____ Data for this task

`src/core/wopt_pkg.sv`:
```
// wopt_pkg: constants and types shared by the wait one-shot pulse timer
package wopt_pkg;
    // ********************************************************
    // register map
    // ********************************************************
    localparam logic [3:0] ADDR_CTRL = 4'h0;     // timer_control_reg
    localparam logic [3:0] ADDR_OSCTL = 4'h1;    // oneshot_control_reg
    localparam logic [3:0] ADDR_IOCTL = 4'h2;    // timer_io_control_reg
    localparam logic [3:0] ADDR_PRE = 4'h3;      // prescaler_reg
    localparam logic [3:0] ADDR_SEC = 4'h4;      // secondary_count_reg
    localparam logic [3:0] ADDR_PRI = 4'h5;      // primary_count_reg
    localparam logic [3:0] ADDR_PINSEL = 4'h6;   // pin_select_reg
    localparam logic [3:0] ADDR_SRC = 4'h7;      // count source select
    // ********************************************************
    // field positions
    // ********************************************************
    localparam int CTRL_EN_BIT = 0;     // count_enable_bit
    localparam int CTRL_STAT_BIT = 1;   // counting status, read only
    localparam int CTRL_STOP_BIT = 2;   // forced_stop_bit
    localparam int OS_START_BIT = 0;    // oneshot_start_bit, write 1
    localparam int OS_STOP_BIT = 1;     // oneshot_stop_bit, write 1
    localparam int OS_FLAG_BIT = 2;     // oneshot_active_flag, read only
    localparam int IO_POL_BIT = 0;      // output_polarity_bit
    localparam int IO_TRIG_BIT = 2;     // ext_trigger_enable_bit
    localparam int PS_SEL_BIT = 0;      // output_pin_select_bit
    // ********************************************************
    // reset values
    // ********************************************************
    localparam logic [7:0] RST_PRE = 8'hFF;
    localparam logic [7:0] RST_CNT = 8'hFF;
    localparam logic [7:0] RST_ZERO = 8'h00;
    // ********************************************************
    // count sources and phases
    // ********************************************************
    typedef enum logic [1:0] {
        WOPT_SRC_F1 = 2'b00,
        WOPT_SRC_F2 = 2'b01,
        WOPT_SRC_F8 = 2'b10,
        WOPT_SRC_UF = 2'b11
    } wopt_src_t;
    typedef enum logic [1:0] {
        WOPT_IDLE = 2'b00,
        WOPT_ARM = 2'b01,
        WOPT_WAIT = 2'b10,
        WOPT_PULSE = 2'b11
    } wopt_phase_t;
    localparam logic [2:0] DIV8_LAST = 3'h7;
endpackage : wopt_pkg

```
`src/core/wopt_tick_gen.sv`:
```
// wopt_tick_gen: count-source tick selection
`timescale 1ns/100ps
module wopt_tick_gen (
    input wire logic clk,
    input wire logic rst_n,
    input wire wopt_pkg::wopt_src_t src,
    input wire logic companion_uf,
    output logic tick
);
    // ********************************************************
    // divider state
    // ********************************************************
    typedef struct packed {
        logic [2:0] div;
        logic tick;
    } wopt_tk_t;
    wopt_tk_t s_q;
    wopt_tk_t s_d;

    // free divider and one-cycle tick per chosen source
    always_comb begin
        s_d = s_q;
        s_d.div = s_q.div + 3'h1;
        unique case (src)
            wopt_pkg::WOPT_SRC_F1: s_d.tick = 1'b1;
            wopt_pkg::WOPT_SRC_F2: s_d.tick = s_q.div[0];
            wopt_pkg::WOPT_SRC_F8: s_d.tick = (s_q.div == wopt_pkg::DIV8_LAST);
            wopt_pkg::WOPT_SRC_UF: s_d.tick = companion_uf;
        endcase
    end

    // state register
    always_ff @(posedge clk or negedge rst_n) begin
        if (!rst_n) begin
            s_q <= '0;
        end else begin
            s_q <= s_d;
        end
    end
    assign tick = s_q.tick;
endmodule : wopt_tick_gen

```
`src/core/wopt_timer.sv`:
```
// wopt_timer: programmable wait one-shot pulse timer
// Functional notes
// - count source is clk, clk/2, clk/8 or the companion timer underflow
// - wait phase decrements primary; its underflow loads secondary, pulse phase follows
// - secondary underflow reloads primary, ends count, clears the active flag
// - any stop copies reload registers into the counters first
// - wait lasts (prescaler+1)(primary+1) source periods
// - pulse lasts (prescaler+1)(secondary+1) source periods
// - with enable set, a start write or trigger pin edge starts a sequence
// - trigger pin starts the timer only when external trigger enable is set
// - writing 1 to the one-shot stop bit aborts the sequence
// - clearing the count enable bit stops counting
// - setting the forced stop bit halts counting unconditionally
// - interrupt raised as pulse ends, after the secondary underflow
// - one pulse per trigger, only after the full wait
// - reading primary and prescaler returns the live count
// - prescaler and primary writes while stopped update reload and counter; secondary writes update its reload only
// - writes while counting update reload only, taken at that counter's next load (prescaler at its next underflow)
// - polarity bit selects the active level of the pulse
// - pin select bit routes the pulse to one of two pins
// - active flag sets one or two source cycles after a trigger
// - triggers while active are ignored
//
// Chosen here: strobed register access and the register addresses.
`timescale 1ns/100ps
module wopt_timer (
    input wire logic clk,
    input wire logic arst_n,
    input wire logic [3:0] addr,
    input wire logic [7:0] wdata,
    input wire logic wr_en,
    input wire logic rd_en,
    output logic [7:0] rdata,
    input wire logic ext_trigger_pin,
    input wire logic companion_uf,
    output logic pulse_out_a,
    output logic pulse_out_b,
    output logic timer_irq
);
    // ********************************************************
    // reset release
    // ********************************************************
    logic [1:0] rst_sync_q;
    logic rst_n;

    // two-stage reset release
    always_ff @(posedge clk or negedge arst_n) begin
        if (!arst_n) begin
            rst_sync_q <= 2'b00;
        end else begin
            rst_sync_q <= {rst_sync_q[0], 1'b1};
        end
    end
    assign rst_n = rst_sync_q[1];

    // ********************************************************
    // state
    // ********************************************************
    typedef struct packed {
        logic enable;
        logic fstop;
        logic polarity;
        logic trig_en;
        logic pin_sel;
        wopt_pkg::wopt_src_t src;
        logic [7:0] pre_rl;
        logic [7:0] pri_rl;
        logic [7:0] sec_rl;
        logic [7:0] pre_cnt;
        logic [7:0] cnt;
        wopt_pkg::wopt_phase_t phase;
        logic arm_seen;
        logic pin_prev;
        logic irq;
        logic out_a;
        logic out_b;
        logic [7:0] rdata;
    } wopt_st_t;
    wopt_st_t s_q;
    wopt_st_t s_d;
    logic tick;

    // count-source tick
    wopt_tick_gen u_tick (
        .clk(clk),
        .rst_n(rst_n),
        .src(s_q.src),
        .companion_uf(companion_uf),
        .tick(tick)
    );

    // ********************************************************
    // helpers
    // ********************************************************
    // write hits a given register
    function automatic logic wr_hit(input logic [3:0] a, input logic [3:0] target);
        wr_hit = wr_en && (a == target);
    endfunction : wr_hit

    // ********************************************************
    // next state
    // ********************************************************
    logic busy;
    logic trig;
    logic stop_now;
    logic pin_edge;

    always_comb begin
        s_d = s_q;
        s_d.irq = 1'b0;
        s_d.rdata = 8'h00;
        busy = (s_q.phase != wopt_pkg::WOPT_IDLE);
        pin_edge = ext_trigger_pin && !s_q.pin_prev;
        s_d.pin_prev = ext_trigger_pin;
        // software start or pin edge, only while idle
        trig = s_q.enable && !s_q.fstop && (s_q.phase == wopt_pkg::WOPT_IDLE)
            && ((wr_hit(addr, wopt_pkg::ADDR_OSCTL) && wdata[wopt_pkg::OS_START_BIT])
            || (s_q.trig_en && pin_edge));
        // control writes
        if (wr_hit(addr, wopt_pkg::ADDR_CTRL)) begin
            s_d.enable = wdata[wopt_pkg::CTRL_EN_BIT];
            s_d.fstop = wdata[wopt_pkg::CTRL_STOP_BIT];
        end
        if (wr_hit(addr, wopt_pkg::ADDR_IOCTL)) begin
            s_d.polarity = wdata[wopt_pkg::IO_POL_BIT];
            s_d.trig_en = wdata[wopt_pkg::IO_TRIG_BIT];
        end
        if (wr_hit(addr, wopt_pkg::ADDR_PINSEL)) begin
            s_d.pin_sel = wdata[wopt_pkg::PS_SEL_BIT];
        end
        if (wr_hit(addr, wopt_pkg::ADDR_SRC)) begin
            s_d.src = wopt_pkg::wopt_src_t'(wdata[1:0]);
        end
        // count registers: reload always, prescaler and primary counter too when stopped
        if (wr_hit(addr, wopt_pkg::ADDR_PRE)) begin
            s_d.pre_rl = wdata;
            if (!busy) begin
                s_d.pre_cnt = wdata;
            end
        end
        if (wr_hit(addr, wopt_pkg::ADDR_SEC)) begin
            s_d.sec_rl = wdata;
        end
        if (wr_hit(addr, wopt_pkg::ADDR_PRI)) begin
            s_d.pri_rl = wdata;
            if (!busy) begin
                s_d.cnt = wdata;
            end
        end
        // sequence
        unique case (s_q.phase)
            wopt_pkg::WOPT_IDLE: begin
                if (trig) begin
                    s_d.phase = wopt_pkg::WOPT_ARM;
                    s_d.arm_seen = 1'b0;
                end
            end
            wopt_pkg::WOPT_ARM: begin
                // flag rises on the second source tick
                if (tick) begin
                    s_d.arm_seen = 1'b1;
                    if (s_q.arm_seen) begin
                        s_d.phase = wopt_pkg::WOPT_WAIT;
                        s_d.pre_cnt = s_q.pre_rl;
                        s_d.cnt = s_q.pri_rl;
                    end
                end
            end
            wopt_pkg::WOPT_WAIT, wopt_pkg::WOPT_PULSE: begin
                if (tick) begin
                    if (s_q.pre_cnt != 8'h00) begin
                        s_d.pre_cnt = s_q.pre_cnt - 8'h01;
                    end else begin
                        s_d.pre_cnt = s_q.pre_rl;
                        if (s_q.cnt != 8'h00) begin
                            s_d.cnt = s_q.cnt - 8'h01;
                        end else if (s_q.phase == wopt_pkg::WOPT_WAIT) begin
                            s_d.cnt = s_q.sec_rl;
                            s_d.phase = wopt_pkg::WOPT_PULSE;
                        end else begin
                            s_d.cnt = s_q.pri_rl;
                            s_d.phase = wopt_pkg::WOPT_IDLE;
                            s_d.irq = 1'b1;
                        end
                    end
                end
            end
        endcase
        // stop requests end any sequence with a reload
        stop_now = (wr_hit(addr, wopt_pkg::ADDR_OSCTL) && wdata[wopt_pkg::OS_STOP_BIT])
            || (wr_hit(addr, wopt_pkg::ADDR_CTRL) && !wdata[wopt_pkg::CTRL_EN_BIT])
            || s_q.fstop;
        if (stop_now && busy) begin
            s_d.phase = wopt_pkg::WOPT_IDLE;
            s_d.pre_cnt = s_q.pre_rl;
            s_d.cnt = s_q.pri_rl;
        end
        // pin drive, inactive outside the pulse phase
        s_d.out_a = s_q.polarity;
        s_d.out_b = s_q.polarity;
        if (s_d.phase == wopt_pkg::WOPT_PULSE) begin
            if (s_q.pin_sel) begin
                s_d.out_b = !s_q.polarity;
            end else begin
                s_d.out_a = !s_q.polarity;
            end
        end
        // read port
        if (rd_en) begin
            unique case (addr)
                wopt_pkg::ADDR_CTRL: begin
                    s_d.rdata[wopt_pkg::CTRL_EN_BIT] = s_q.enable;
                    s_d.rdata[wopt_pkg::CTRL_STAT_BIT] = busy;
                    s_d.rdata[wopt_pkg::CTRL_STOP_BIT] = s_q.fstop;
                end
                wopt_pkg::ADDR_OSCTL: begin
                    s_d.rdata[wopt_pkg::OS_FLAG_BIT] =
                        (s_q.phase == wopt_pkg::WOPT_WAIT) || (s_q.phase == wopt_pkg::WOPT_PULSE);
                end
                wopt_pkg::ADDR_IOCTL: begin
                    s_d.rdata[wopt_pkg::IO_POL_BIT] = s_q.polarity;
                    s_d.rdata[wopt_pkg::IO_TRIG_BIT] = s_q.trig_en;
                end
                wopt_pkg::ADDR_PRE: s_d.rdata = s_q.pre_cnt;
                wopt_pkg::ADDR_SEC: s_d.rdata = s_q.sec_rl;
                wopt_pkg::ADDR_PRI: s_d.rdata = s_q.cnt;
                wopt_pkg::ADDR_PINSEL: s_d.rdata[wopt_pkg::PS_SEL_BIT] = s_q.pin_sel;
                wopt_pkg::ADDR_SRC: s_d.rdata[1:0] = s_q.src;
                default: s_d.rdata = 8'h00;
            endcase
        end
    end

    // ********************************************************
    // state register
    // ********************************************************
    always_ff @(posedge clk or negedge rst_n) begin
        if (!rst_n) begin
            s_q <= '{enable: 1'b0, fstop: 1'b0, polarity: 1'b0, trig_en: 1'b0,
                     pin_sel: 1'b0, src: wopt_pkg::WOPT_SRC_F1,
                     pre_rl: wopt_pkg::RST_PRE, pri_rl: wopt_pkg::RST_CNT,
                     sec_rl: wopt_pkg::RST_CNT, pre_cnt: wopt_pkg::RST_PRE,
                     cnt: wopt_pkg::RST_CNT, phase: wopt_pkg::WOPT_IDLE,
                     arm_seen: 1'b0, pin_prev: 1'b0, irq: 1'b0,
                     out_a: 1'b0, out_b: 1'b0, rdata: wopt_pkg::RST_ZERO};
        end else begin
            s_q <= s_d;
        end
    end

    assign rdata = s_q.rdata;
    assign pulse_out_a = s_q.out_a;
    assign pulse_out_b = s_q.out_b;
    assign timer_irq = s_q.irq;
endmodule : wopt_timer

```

________
____ Data for this task

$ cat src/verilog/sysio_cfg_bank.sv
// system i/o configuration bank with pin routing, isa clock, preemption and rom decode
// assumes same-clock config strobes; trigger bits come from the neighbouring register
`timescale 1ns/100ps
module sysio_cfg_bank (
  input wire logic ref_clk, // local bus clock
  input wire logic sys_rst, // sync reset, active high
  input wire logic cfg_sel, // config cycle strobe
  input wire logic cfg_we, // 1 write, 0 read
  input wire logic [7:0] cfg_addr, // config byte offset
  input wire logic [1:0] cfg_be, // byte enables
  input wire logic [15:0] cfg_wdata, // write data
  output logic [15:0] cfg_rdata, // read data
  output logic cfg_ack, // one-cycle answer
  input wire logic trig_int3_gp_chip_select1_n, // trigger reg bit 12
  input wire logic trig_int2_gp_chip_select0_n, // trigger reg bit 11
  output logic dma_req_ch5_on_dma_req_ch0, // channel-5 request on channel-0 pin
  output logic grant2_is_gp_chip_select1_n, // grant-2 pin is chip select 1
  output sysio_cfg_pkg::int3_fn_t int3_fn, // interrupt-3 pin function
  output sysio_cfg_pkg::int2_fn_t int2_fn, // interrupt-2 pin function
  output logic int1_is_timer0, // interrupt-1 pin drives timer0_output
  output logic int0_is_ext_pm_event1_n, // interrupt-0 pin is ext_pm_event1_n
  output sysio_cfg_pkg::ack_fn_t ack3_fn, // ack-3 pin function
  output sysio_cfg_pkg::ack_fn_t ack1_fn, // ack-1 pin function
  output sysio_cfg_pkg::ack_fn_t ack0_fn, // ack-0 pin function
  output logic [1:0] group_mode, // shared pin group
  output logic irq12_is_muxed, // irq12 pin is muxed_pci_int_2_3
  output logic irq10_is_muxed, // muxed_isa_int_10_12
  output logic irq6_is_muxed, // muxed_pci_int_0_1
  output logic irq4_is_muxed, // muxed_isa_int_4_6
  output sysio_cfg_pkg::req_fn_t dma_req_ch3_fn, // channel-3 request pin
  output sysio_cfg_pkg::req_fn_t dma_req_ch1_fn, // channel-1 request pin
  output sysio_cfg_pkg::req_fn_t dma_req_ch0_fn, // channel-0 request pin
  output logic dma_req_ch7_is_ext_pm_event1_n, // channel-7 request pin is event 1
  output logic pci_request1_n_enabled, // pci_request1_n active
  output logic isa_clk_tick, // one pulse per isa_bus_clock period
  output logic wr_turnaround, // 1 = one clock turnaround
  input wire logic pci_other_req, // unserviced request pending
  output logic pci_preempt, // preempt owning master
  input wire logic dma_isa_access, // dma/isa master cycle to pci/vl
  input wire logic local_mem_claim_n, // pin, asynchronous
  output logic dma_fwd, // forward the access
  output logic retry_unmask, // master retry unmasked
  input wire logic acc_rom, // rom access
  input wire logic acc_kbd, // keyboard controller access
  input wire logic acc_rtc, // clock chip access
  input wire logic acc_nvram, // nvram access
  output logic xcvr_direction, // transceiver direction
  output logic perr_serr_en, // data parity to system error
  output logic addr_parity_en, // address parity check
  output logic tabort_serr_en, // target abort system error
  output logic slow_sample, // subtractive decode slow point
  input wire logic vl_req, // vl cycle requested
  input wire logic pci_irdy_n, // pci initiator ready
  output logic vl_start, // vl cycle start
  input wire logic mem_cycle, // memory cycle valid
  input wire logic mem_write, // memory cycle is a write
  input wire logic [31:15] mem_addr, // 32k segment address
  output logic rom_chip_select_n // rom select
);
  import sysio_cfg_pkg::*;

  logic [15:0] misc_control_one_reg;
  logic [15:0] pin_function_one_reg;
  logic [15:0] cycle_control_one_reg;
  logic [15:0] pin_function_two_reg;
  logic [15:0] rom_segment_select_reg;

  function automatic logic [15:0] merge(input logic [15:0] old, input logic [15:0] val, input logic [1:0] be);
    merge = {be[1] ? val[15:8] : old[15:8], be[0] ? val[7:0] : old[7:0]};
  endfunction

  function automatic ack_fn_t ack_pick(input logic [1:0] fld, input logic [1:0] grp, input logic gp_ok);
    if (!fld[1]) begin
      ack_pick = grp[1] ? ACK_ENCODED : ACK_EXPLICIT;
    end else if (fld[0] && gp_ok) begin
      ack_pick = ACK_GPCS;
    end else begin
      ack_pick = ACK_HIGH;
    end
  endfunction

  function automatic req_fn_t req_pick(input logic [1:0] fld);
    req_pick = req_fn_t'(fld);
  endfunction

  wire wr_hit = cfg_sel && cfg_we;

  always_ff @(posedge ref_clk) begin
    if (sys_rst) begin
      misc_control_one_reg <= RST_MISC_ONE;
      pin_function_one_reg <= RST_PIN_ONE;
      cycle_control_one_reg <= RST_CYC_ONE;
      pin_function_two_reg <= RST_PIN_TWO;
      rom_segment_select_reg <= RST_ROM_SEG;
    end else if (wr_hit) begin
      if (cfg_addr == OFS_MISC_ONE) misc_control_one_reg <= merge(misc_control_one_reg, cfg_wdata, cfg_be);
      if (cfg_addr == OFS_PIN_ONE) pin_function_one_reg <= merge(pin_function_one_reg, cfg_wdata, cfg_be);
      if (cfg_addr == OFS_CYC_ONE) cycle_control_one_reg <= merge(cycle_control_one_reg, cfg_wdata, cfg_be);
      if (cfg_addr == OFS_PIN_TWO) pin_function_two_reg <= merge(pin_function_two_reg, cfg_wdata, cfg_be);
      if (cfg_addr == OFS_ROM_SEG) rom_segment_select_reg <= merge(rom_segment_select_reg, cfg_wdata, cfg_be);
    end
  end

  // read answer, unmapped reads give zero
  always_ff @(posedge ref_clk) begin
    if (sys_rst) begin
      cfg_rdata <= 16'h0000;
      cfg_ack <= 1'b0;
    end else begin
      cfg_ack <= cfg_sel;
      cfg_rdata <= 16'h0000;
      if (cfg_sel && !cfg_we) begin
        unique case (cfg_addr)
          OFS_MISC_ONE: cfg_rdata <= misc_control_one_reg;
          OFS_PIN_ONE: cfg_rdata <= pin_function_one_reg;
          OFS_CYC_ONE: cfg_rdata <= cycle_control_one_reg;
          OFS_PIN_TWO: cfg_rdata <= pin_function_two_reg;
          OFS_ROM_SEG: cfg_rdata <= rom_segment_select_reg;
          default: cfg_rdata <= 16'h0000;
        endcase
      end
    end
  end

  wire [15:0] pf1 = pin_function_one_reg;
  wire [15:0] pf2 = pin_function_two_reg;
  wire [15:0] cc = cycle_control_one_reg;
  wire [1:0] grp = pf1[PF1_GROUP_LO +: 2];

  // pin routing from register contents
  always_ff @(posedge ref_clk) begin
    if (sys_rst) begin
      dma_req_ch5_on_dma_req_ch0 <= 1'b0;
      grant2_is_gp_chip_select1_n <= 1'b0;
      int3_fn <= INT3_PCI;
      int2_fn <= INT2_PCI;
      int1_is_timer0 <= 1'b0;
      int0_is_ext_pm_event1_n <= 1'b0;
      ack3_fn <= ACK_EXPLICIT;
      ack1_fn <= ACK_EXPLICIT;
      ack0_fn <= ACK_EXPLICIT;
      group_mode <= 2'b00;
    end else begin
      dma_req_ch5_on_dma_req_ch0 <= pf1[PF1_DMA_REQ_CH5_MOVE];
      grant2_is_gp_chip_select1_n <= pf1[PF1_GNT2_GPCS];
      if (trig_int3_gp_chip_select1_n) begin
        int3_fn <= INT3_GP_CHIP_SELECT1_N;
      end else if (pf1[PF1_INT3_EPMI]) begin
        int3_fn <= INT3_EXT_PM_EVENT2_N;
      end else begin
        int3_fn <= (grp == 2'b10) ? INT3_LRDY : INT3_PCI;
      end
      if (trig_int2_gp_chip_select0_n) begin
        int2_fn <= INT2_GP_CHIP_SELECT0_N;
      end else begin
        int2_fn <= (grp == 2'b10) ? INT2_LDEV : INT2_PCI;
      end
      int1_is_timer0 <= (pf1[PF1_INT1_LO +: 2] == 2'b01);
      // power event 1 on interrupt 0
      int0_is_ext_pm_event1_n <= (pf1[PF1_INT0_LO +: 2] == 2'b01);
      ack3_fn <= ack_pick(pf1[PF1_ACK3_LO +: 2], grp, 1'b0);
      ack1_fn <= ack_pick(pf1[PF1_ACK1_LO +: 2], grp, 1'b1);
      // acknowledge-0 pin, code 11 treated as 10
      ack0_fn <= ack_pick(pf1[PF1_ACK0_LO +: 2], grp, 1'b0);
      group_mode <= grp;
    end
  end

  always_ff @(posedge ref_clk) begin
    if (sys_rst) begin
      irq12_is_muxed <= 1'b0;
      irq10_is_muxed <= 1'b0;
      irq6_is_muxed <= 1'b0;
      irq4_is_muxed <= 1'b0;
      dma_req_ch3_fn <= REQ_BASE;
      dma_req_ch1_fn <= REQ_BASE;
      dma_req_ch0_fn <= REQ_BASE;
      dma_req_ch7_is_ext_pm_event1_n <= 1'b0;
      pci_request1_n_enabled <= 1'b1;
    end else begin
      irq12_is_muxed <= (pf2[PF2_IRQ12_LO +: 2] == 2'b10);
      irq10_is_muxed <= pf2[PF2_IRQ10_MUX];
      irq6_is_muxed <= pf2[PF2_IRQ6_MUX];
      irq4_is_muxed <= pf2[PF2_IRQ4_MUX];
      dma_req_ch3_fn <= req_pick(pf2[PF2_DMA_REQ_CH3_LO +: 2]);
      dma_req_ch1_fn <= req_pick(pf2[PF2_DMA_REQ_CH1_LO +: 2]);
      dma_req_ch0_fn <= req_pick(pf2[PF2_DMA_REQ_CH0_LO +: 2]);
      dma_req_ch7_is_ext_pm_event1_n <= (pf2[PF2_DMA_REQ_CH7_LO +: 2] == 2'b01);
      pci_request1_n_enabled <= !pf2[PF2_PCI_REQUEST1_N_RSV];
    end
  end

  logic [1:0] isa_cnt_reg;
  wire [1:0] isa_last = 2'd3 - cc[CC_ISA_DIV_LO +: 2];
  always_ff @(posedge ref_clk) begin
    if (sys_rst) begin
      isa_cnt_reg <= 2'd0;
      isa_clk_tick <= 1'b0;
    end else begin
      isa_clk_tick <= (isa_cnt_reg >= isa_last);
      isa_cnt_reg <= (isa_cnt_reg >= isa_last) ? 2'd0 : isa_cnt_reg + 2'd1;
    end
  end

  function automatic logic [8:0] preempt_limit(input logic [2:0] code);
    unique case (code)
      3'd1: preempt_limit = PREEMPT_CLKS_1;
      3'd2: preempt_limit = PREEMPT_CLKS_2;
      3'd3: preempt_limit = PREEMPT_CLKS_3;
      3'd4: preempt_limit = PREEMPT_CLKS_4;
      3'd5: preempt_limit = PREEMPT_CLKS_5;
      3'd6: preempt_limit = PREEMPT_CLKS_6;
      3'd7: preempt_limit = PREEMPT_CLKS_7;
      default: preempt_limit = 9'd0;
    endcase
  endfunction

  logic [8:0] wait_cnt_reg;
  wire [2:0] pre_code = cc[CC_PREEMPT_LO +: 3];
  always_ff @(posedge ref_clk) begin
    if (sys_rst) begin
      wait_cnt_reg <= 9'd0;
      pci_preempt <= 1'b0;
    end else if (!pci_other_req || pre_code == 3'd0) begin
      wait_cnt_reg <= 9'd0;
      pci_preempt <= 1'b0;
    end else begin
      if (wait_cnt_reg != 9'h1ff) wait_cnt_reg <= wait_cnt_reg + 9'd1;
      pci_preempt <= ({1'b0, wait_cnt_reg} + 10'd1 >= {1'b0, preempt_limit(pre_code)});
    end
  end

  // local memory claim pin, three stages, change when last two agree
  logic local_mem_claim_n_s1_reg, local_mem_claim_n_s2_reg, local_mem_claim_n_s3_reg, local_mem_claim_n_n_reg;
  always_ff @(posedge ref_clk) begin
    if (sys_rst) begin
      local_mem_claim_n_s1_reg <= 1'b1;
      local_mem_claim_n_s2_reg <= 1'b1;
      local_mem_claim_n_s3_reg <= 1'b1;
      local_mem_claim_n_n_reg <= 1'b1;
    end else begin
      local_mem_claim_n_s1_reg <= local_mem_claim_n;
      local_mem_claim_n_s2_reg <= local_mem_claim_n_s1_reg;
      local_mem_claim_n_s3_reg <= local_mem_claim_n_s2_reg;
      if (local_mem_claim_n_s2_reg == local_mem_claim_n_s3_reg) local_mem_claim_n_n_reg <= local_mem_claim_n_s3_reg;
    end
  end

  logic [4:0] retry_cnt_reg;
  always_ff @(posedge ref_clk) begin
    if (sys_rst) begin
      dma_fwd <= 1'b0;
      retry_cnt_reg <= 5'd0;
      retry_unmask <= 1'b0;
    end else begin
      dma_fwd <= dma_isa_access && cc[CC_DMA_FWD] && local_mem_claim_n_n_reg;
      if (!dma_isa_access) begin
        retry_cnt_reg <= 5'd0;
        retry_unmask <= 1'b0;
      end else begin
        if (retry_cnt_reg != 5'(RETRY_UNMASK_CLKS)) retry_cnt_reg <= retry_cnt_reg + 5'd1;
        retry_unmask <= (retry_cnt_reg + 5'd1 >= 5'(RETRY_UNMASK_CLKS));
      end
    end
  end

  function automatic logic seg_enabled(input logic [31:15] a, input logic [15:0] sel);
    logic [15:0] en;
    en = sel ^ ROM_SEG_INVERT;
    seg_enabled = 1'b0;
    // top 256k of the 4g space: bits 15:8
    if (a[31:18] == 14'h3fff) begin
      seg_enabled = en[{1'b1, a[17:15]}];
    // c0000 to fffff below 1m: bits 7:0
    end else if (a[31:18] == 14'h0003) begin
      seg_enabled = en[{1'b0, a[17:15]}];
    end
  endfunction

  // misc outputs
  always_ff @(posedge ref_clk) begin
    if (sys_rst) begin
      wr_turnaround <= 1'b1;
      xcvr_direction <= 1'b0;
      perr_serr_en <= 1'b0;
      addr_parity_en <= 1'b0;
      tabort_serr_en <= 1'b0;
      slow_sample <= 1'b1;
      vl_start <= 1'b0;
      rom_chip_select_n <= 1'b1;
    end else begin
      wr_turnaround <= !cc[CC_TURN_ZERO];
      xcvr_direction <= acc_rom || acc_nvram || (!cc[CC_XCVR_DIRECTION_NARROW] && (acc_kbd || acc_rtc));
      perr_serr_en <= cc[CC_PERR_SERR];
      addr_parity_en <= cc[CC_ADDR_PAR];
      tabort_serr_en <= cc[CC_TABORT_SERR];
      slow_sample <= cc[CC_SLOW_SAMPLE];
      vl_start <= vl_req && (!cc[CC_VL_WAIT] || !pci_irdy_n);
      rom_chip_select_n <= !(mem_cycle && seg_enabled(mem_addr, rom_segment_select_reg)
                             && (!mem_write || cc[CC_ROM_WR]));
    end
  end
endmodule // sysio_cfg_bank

________

> [Work task]
Find the word "channel" in the entries above. Copy every line that has it.

> [Response]
  output logic dma_req_ch5_on_dma_req_ch0, // channel-5 request on channel-0 pin
  output sysio_cfg_pkg::req_fn_t dma_req_ch3_fn, // channel-3 request pin
  output sysio_cfg_pkg::req_fn_t dma_req_ch1_fn, // channel-1 request pin
  output sysio_cfg_pkg::req_fn_t dma_req_ch0_fn, // channel-0 request pin
  output logic dma_req_ch7_is_ext_pm_event1_n, // channel-7 request pin is event 1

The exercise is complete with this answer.